GCM experiments on changes in atmospheric predictability associated with the PNA pattern and tropical SST anomalies

Abstract

Based on results from a simple three-level quasi-geostrophic model, Lin and Derome suggested that atmospheric predictability is influenced by the Pacific/North American (PNA) pattern. In the present study, predictability experiments are conducted with the Canadian Centre for Climate Modelling and Analysis general circulation model (CCCma GCM). A 47-yr integration of the GCM with specified sea surface temperature (SST) for the years 1948-94 is first performed. Forecasts are initiated whenever the PNA pattern is in a strong positive or strong negative phase during this simulation. For each forecast, an ensemble of six initial conditions is generated with small random perturbations. Forecasts initiated when the PNA is in its positive phase have smaller growth rates of ensemble standard deviation than forecasts initiated when the PNA is in its negative phase.
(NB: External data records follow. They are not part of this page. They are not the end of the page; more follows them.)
===== flow/config.mk =====
export PLATFORM = sky130hd
export DESIGN_NAME = top
export DESIGN_NICKNAME = top
export VERILOG_FILES = /design/flow/design.v
export SDC_FILE = /design/flow/constraint.sdc
export NUM_CORES = 4
export LEC_CHECK = 1
export CORE_AREA = 10 10 106 106
export DIE_AREA = 0 0 116 116

===== flow/constraint.sdc =====
current_design top

set clk_period 5.3
set clk_io_pct 0.2

create_clock -name clk0 -period $clk_period [get_ports {clk}]

set non_clock_inputs [all_inputs -no_clocks]
set_input_delay [expr $clk_period * $clk_io_pct] -clock clk0 $non_clock_inputs
set_output_delay [expr $clk_period * $clk_io_pct] -clock clk0 [all_outputs]

===== flow/design.v =====
module clock_div 
#(
    parameter DIVIDE_BY = 17
) 
(
    input clock,
    input reset,
    output reg div_clock
);
    wire [DIVIDE_BY - 1: 0] q_chain;
    reg [DIVIDE_BY-1:0] count;
    always @(posedge clock or posedge reset) begin
        if (reset) begin
            count <= 0;
            div_clock <= 0;
        end else begin
            count <= count + 1;
            div_clock <= count[DIVIDE_BY-1];  
        end
    end
endmodule
module dff(
    input reset,
    input clock,
    input D,
    output reg Q,
    output NotQ
);
    always @(posedge reset, posedge clock) begin
        if (reset) begin
            Q <= 0;
        end else if (clock) begin
            Q <= D;
        end
    end
    assign NotQ = ~Q;
endmodule
==> design.v <==
module sequence_detector_behavioral(
    input logic clk,
    input logic rst_n,
    input logic input_sequence,
    output logic detected
);
    typedef enum logic [2:0] {
        S0 = 3'b000,
        S1 = 3'b001,
        S2 = 3'b010, 
        S3 = 3'b011,
        S4 = 3'b100,
        S5 = 3'b101
    } state_t;
    state_t current_state, next_state;
    always_ff @(posedge clk or negedge rst_n) begin
        if (!rst_n) begin
            current_state <= S0;
        end else begin
            current_state <= next_state;
        end
    end
    always_comb begin
        case (current_state)
            S0: begin
                detected = 1'b0;
                next_state = input_sequence ? S1 : S0;
            end
            S1: begin
                detected = 1'b0;
                next_state = input_sequence ? S2 : S0;
            end
            S2: begin
                detected = 1'b0;
                next_state = input_sequence ? S3 : S0;
            end
            S3: begin
                detected = 1'b0;
                next_state = input_sequence ? S4 : S0;
            end
            S4: begin
                detected = 1'b0;
                next_state = input_sequence ? S5 : S0;
            end
            S5: begin
                detected = input_sequence ? 1'b1 : 1'b0;
                next_state = input_sequence ? S5 : S0;
            end
            default: begin
                detected = 1'b0;
                next_state = S0;
            end
        endcase
    end
endmodule
==> run.sh <==
#!/bin/bash
# OpenROAD 26Q1-2900-gdf79404cd8, Yosys 0.63+post, stock flow scripts
make -C /OpenROAD-flow-scripts/flow DESIGN_CONFIG=/design/flow/config.mk WORK_HOME=/design/flow/orfs finish
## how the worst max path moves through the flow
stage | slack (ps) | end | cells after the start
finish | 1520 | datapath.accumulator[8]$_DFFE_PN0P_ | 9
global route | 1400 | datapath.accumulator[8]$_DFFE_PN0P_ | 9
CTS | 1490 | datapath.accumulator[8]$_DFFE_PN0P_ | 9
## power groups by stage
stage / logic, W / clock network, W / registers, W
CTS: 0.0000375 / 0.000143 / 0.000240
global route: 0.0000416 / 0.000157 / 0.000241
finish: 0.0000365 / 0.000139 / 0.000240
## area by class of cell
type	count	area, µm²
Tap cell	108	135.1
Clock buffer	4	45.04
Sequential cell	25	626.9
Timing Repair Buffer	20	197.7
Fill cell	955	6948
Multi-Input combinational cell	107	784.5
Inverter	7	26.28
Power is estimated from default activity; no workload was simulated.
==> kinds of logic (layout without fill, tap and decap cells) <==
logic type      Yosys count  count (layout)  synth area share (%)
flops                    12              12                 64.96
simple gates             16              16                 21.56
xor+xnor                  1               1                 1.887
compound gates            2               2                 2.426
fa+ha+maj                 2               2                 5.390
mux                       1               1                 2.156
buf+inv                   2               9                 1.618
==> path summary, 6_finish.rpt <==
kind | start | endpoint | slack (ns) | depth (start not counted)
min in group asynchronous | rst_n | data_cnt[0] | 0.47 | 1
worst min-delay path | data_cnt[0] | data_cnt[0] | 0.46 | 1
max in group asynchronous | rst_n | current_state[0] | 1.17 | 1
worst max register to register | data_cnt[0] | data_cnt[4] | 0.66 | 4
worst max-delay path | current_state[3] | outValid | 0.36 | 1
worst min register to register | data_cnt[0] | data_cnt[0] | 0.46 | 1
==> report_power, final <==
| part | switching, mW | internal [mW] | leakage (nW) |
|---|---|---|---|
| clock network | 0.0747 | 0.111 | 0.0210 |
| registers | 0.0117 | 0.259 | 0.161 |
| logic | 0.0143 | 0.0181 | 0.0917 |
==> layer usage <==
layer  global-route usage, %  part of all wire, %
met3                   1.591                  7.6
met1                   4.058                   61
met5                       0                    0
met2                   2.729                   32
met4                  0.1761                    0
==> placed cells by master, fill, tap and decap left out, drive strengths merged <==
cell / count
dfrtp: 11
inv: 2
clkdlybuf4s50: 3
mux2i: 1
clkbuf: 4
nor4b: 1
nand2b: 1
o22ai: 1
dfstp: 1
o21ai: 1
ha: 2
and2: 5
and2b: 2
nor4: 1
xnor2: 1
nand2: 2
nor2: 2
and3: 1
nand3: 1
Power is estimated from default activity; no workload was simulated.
--- ./run.sh ---
#!/bin/bash
# OpenROAD 26Q1-2900-gdf79404cd8, Yosys 0.63+post, stock flow scripts
make -C /OpenROAD-flow-scripts/flow DESIGN_CONFIG=/design/flow/config.mk WORK_HOME=/design/flow/orfs finish
--- ./config.mk ---
export PLATFORM = sky130hd
export DESIGN_NAME = sentinel_core
export DESIGN_NICKNAME = sentinel_core
export VERILOG_FILES = /design/flow/design.v
export SDC_FILE = /design/flow/constraint.sdc
export NUM_CORES = 4
export LEC_CHECK = 1
export CORE_UTILIZATION = 30
--- ./constraint.sdc ---
current_design sentinel_core

set clk_period 8.6
set clk_io_pct 0.2

create_clock -name clk0 -period $clk_period [get_ports {aclk}]

set non_clock_inputs [all_inputs -no_clocks]
set_input_delay [expr $clk_period * $clk_io_pct] -clock clk0 $non_clock_inputs
set_output_delay [expr $clk_period * $clk_io_pct] -clock clk0 [all_outputs]
--- ./design.v ---
`timescale 1ns/1ps
module sentinel_core (
    input  logic        aclk,
    input  logic        aresetn,
    input  logic [63:0] s_axis_tdata,
    input  logic        s_axis_tvalid,
    input  logic        s_axis_tlast,
    output logic        s_axis_tready,
    output logic [63:0] m_axis_tdata,
    output logic        m_axis_tvalid,
    output logic        m_axis_tlast,
    input  logic        m_axis_tready,
    input  logic [31:0] s_axil_awaddr,
    input  logic        s_axil_awvalid,
    output logic        s_axil_awready,
    input  logic [31:0] s_axil_wdata,
    input  logic        s_axil_wvalid,
    output logic        s_axil_wready,
    output logic [1:0]  s_axil_bresp,
    output logic        s_axil_bvalid,
    input  logic        s_axil_bready,
    input  logic [31:0] s_axil_araddr,
    input  logic        s_axil_arvalid,
    output logic        s_axil_arready,
    output logic [31:0] s_axil_rdata,
    output logic [1:0]  s_axil_rresp,
    output logic        s_axil_rvalid,
    input  logic        s_axil_rready
);
    logic [31:0] reg_control;
    logic [31:0] reg_limit_shadow; 
    logic [31:0] reg_violation_count;
    logic [63:0] reg_dropped_snapshot;  
    logic [39:0] active_limit; 
    logic aw_en;
    always_ff @(posedge aclk or negedge aresetn) begin
        if (!aresetn) begin
            s_axil_awready <= 0;
            s_axil_wready  <= 0;
            s_axil_bvalid  <= 0;
            s_axil_bresp   <= 0;
            reg_control    <= 1;  
            reg_limit_shadow <= 1000;  
            aw_en          <= 1;
        end else begin
            if (~s_axil_awready && s_axil_awvalid && s_axil_wvalid && aw_en) begin
                s_axil_awready <= 1;
                s_axil_wready  <= 1;
            end else begin
                s_axil_awready <= 0;
                s_axil_wready  <= 0;
            end
            if (s_axil_awready && s_axil_wready && s_axil_awvalid && s_axil_wvalid) begin
                case (s_axil_awaddr[4:0]) 
                    5'h00: reg_control      <= s_axil_wdata;
                    5'h04: reg_limit_shadow <= s_axil_wdata;
                    default: ;  
                endcase
            end
            if (s_axil_awready && s_axil_wready && s_axil_awvalid && s_axil_wvalid) begin
                s_axil_bvalid <= 1;
                s_axil_bresp  <= 2'b00;  
            end else if (s_axil_bready && s_axil_bvalid) begin
                s_axil_bvalid <= 0;
            end
        end
    end
    always_ff @(posedge aclk or negedge aresetn) begin
        if (!aresetn) begin
            s_axil_arready <= 0;
            s_axil_rvalid  <= 0;
            s_axil_rdata   <= 0;
            s_axil_rresp   <= 0;
        end else begin
            if (~s_axil_arready && s_axil_arvalid) begin
                s_axil_arready <= 1;
            end else begin
                s_axil_arready <= 0;
            end
            if (s_axil_arready && s_axil_arvalid && ~s_axil_rvalid) begin
                s_axil_rvalid <= 1;
                s_axil_rresp  <= 2'b00; 
                case (s_axil_araddr[4:0])
                    5'h00: s_axil_rdata <= reg_control;
                    5'h04: s_axil_rdata <= reg_limit_shadow;
                    5'h08: s_axil_rdata <= reg_violation_count;
                    5'h0C: s_axil_rdata <= reg_dropped_snapshot[31:0];   
                    5'h10: s_axil_rdata <= reg_dropped_snapshot[63:32];  
                    default: s_axil_rdata <= 0;
                endcase
            end else if (s_axil_rvalid && s_axil_rready) begin
                s_axil_rvalid <= 0;
            end
        end
    end
    always_ff @(posedge aclk or negedge aresetn) begin
        if (!aresetn) begin
            active_limit <= 40'd1000;
        end else begin
            if ((s_axis_tlast && s_axis_tvalid && m_axis_tready) || !s_axis_tvalid || reg_control[0] == 0) begin
                active_limit <= {8'b0, reg_limit_shadow}; 
            end
        end
    end
    logic pass_check;
    logic [63:0] data_reg;
    logic valid_reg;
    logic last_reg;
    logic violation_detected;
    logic [39:0] amount;
    logic [15:0] dest_id; 
    assign amount  = s_axis_tdata[39:0];
    assign dest_id = s_axis_tdata[55:40];
    always_comb begin
        if ((amount > active_limit) && reg_control[0]) begin
            pass_check = 1'b0; 
            violation_detected = 1'b1;
        end else begin
            pass_check = 1'b1;
            violation_detected = 1'b0;
        end
    end
    always_ff @(posedge aclk or negedge aresetn) begin
        if (!aresetn) begin
            valid_reg <= 0;
            data_reg  <= 0;
            last_reg  <= 0;
            reg_violation_count <= 0;
            reg_dropped_snapshot <= 0;
        end else begin
            if (m_axis_tready || !valid_reg) begin
                valid_reg <= s_axis_tvalid && pass_check;
                data_reg  <= s_axis_tdata;
                last_reg  <= s_axis_tlast;
                if (s_axis_tvalid && violation_detected) begin
                    reg_violation_count <= reg_violation_count + 1;
                    reg_dropped_snapshot <= s_axis_tdata;  
                end
            end
        end
    end
    assign m_axis_tvalid = valid_reg;
    assign m_axis_tdata  = data_reg;
    assign m_axis_tlast  = last_reg;
    assign s_axis_tready = m_axis_tready; 
endmodule
### flow/run.sh
#!/bin/bash
# OpenROAD 26Q1-2900-gdf79404cd8, Yosys 0.63+post, stock flow scripts
make -C /OpenROAD-flow-scripts/flow DESIGN_CONFIG=/design/flow/config.mk WORK_HOME=/design/flow/orfs finish
### flow/config.mk
export PLATFORM = sky130hd
export DESIGN_NAME = alu
export DESIGN_NICKNAME = alu
export VERILOG_FILES = /design/flow/design.v
export SDC_FILE = /design/flow/constraint.sdc
export NUM_CORES = 4
export LEC_CHECK = 1
export CORE_UTILIZATION = 30
### flow/constraint.sdc
current_design alu

set clk_period 25.8
set clk_io_pct 0.2

create_clock -name clk0 -period $clk_period

set non_clock_inputs [all_inputs -no_clocks]
set_input_delay [expr $clk_period * $clk_io_pct] -clock clk0 $non_clock_inputs
set_output_delay [expr $clk_period * $clk_io_pct] -clock clk0 [all_outputs]
### flow/design.v
package Pipe_Buf_Reg_PKG;
  typedef struct packed {
    logic [8:0]  Curr_Pc;
    logic [31:0] Curr_Instr;
  } if_id_reg;
  typedef struct packed {
    logic        ALUSrc;
    logic        MemtoReg;
    logic        RegWrite;
    logic        MemRead;
    logic        MemWrite;
    logic [1:0]  ALUOp;
    logic        Branch;
    logic [8:0]  Curr_Pc;
    logic [31:0] RD_One;
    logic [31:0] RD_Two;
    logic [4:0]  RS_One;
    logic [4:0]  RS_Two;
    logic [4:0]  rd;
    logic [31:0] ImmG;
    logic [2:0]  func3;
    logic [6:0]  func7;
    logic [31:0] Curr_Instr;
    logic	       Jalr;  
    logic	       Jal;  
    logic 	     Halt;  
    logic	       J_type;  
  } id_ex_reg;
  typedef struct packed {
    logic        RegWrite;
    logic        MemtoReg;
    logic        MemRead;
    logic        MemWrite;
    logic [31:0] Pc_Imm;
    logic [31:0] Pc_Four;
    logic [31:0] Imm_Out;
    logic [31:0] Alu_Result;
    logic [31:0] RD_Two;
    logic [4:0]  rd;
    logic [2:0]  func3;
    logic [6:0]  func7;
    logic [31:0] Curr_Instr;
    logic	       J_type;  
    logic	       Jalr;  
    logic	       Jal;  
  } ex_mem_reg;
  typedef struct packed {
    logic        RegWrite;
    logic        MemtoReg;
    logic [31:0] Pc_Imm;
    logic [31:0] Pc_Four;
    logic [31:0] Imm_Out;
    logic [31:0] Alu_Result;
    logic [31:0] MemReadData;
    logic [4:0]  rd;
    logic [31:0] Curr_Instr;
    logic	       J_type;  
    logic	       Jalr;  
    logic	       Jal;  
  } mem_wb_reg;
endpackage
`timescale 1ns / 1ps
module alu#(
        parameter DATA_WIDTH = 32,
        parameter OPCODE_LENGTH = 4
        )
        (
        input logic [DATA_WIDTH-1:0]    SrcA,
        input logic [DATA_WIDTH-1:0]    SrcB,
        input logic [OPCODE_LENGTH-1:0]    Operation,
        output logic[DATA_WIDTH-1:0] ALUResult
        );
        always_comb
        begin
            case(Operation)
            4'b0000:         
                    ALUResult = SrcA & SrcB;
            4'b0010:         
                    ALUResult = $signed(SrcA) + $signed(SrcB);
            4'b1000:         
                    ALUResult = (SrcA == SrcB) ? 1 : 0;
            default:
                    ALUResult = 0;
            endcase
        end
endmodule
==> PnR_summary.wiki <==
=== Physical design figures ===
{| class="wikitable"
! Metric !! Value
|-
| Status || complete, no violations
|-
| Pin count of the biggest net entering global routing || 19
|-
| Yosys cell count || approximately 290
|-
| Pwr dens || 20.3 nW/um^2
|-
| Placed Instance Area || approximately 3200 um^2
|-
| End point of the worst hold path || ALUResult[0]
|-
| Antenna violations before repair || 0
|-
| Area added between synthesis and finish || 51.0%
|-
| Hold Startpoint || Operation[1]
|-
| Cell with the biggest individual delay on the critical path || clkdlybuf4s50_1
|-
| Largest voltage drop on the vdd net || around 0.009 mV
|-
| Sum of buffers and inverters on the critical path || 3
|-
| Layout cell share with drive strength beyond 1 || under 10%
|-
| Total Die Area || ~7400 um^2
|-
| Top-level port count || about 100
|-
| Total routed wirelength || between 6 and 7 mm
|-
| Leading cell types by total area after synthesis || ha_1 19%, a22o_1 11%, xnor2_1 7.0%
|-
| Drc violations || 0
|-
| Floorplan row count || 30
|-
| Post-synthesis sequential area ratio || 0%
|-
| Upper clock frequency limit || approximately 0.074 GHz
|-
| Maximum fanout along the worst path || 4
|-
| Setup Viol. Count Final || 0
|-
| Gate count of the mapped netlist || slightly below 300
|-
| DR vias || 2514
|-
| Most frequent cells in the layout || 100 x clkdlybuf4s50_1, 32 x ha_1, 27 x a22o_1
|-
| Hold depth || 5
|-
| Critical Path End Type || primary output
|-
| Wire length of the first global-routing pass || ~11 mm
|-
| Arrival time at the worst endpoint || 8.38 ns
|-
| FP Core Util || 31.2%
|-
| GRT Total Usage || 17.1%
|-
| Worst-margin pin slew || 0.407 ns
|-
| Via count of the first global-routing pass || around 2200
|-
| Max Cap Viol || 0
|-
| Final RePlAce weighted congestion || between 0.8 and 0.9
|-
| Total Neg Setup Slack || 0 ns
|-
| Tally of unique sky130hd cells used after synthesis || between 50 and 60
|-
| OpenROAD warning count || 32
|-
| Count of antenna diodes in the layout || 0
|-
| Congestion Overflow GR || 0
|-
| Number of post-CTS setup repair buffers || 0
|-
| Placement Setup Slack || 12.25 ns
|-
| Most area-hungry cell type in the Yosys netlist || ha_1
|-
| Number of failing hold endpoints at the final stage || 0
|-
| Final instance area || 3220 um^2
|-
| Cell area after technology mapping || 2130 um^2
|-
| Per-cell routed wire length || between 10 and 15 um
|-
| Class of the tightest hold or removal check || input port to primary output
|-
| Core Region || 6830 um^2
|-
| Period utilisation layout || a little over half
|-
| Leakage || 1.23 nW
|-
| Registers || 0
|-
| Hold_buf cts || 0
|-
| Overall die height || around 86 um
|-
| Gates resized, CTS repair || 0
|-
| Area used by sequential logic in the layout || 0 um^2
|-
| Post-Route Hold Slack || between 10 and 15 ns
|-
| Worst Setup Slack, final || about 12 ns
|-
| Final min period || roughly 14 ns
|-
| Count of yosys warnings during synthesis || 1
|-
| Yosys top cell area share || between 10% and 20%
|-
| First-pass detailed-route iteration total || 6
|-
| Max-slew violations || 0
|-
| Placed wire-length estimate || 5.38 mm
|-
| Tally of buffers added on design ports || 100
|-
| Most common library cell in the layout ignoring fill and taps || clkdlybuf4s50_1
|-
| Iteration-0 DRC Markers || 120
|-
| # clk buffers || 0
|-
| Critical path data required time || about 21 ns
|-
| Vias per cell || 5.33
|-
| Mean area per synthesized cell || roughly 7.3 um^2
|-
| Relative slew slack || between 70 and 80%
|-
| Most used cell along the critical path || clkdlybuf4s50_1
|-
| Area figure in the yosys stat output || ~2100 um^2
|-
| Die boundary width || around 86 um
|-
| Antenna-violating nets left || 0
|-
| Worst setup path category || input port to primary output
|-
| Worst Setup Start Kind || input port
|-
| Cell Chain, Critical Path || clkdlybuf4s50_1, ha_1, fa_1, a211oi_2, o21bai_1, a211o_4, o41ai_4, inv_1, a31oi_1, xnor2_1, a22o_1, clkdlybuf4s50_1
|-
| RSZ-0062 raised after global routing || no
|-
| Cell family contributing the most delay on the critical path || AND-OR/OR-AND gates
|-
| Stage delay of the slowest cell on the critical path || 0.46 ns
|}
stage by stage:
stage	utilization, %	std cells	power, W
6_report	47.1	472	0.0000653
5_1_grt	47.1	472	0.0000720
4_1_cts	47.1	472	0.0000654
3_5_place_dp	47.1	472	0.0000649
3_3_place_gp	47.1	472	0.0000652
2_1_floorplan	-	291	0.0000422
report_power, final:
group	internal, W	leakage, nW	total [W]	switching (W)
Combinational	0.0000335	1.23	0.0000653	0.0000318
Sequential	0	0	0	0
Clock	0	0	0	0
cell families (layout without fill, tap and decap cells):
family	count (synthesis)	after routing	share of synthesized area [%]
adder cells (fa/ha/maj)	33	33	19.7
multiplexers	1	1	0.529
AND/OR/NAND/NOR	83	83	19.8
buffers and inverters	27	112	5.05
AND-OR/OR-AND	122	122	44.6
XOR/XNOR	25	25	10.3
cell type report:
| cell class | count | area [um^2] |
|---|---|---|
| fill | 710 | 3620 |
| multi-input combinational | 264 | 2030 |
| timing repair buffer | 104 | 1030 |
| tap | 96 | 120 |
| inverter | 8 | 30.0 |
per-layer routing:
layer	up-vias	track usage [%]	share of wire, %
met3	0	0.870	4.7
met2	75	26.5	42
met4	0	0	0
met5	-	0	0
li1	1300	-	-
met1	1139	28.0	54
synthesized netlist by cell type, drive strengths merged, types with 3 or more instances:
cell	number
xnor2	17
nand4	6
a21o	7
o21a	4
o21ai	22
a21boi	3
clkbuf	17
a22o	27
nor3	5
a31oi	5
nand2	22
a22oi	3
nor4	9
nand3	6
a211oi	5
ha	32
a21oi	28
and3	6
inv	8
o21bai	4
nor2	19
xor2	8
o211ai	3
how the worst max path moves through the flow:
stage | cells after the start | start | endpoint | slack [ns]
final | 12 | SrcA[0] | ALUResult[16] | 12.26
after global routing | 12 | SrcA[0] | ALUResult[28] | 12.08
after CTS | 12 | SrcA[0] | ALUResult[24] | 12.24
worst min-delay path, cell delays in order:
cell,delay [ns]
clkdlybuf4s50_1,0.51
nor4_1,0.07
nand4_1,0.09
nand2_1,0.06
clkdlybuf4s50_1,0.39
Power figures rest on the tool's default switching activity, not on a simulated workload.
`timescale 1ns / 1ps
module RegFile #(
    parameter DATA_WIDTH = 32,   
    parameter ADDRESS_WIDTH = 5,   
    parameter NUM_REGS = 32
) (
    input clk,   
    input rst,   
    input rg_wrt_en,   
    input  [ADDRESS_WIDTH-1:0] rg_wrt_dest,  
    input [ADDRESS_WIDTH-1:0] rg_rd_addr1,   
    input [ADDRESS_WIDTH-1:0] rg_rd_addr2,   
    input  [DATA_WIDTH-1:0] rg_wrt_data,  
    output logic [DATA_WIDTH-1:0] rg_rd_data1,   
    output logic [DATA_WIDTH-1:0] rg_rd_data2    
);
  integer i;
  logic [DATA_WIDTH-1:0] register_file[NUM_REGS-1:0];
  always @(negedge clk) begin
    if (rst == 1'b1) for (i = 0; i < NUM_REGS; i = i + 1) register_file[i] <= 0;
    else if (rst == 1'b0 && rg_wrt_en == 1'b1) begin
      register_file[rg_wrt_dest] <= rg_wrt_data;
    end
  end
  assign rg_rd_data1 = register_file[rg_rd_addr1];
  assign rg_rd_data2 = register_file[rg_rd_addr2];
endmodule
### ./run.sh
#!/bin/bash
# OpenROAD 26Q1-2900-gdf79404cd8, Yosys 0.63+post, stock flow scripts
make -C /OpenROAD-flow-scripts/flow DESIGN_CONFIG=/design/flow/config.mk WORK_HOME=/design/flow/orfs finish
### ./config.mk
export PLATFORM = sky130hd
export DESIGN_NAME = imm_Gen
export DESIGN_NICKNAME = imm_Gen
export VERILOG_FILES = /design/flow/design.v
export SDC_FILE = /design/flow/constraint.sdc
export NUM_CORES = 4
export LEC_CHECK = 1
export CORE_AREA = 10 10 70 70
export DIE_AREA = 0 0 80 80
### ./constraint.sdc
current_design imm_Gen

set clk_period 5.1
set clk_io_pct 0.2

create_clock -name clk0 -period $clk_period

set non_clock_inputs [all_inputs -no_clocks]
set_input_delay [expr $clk_period * $clk_io_pct] -clock clk0 $non_clock_inputs
set_output_delay [expr $clk_period * $clk_io_pct] -clock clk0 [all_outputs]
Regional characteristics of the prediction spread are also examined. Similar experiments are conducted to determine the relationship between atmospheric predictability and SST anomalies in the tropical Pacific. Forecasts initiated when tropical SST anomalies are positive have smaller growth rates of ensemble standard deviation than forecasts initiated when tropical SST anomalies are negative. However, cases with positive tropical SST anomalies but without a strong PNA pattern show a similar prediction spread to cases with negative SST anomalies. The results suggest that, in comparison to the PNA pattern, the influence of tropical SST anomalies is only secondary. A set of three-layer diagnostic equations is used to analyze the GCM results. It is speculated that the transient eddies have a stronger influence on the circulation anomalies (and therefore reduce the atmospheric predictability more) in the negative PNA phase than in the positive PNA phase.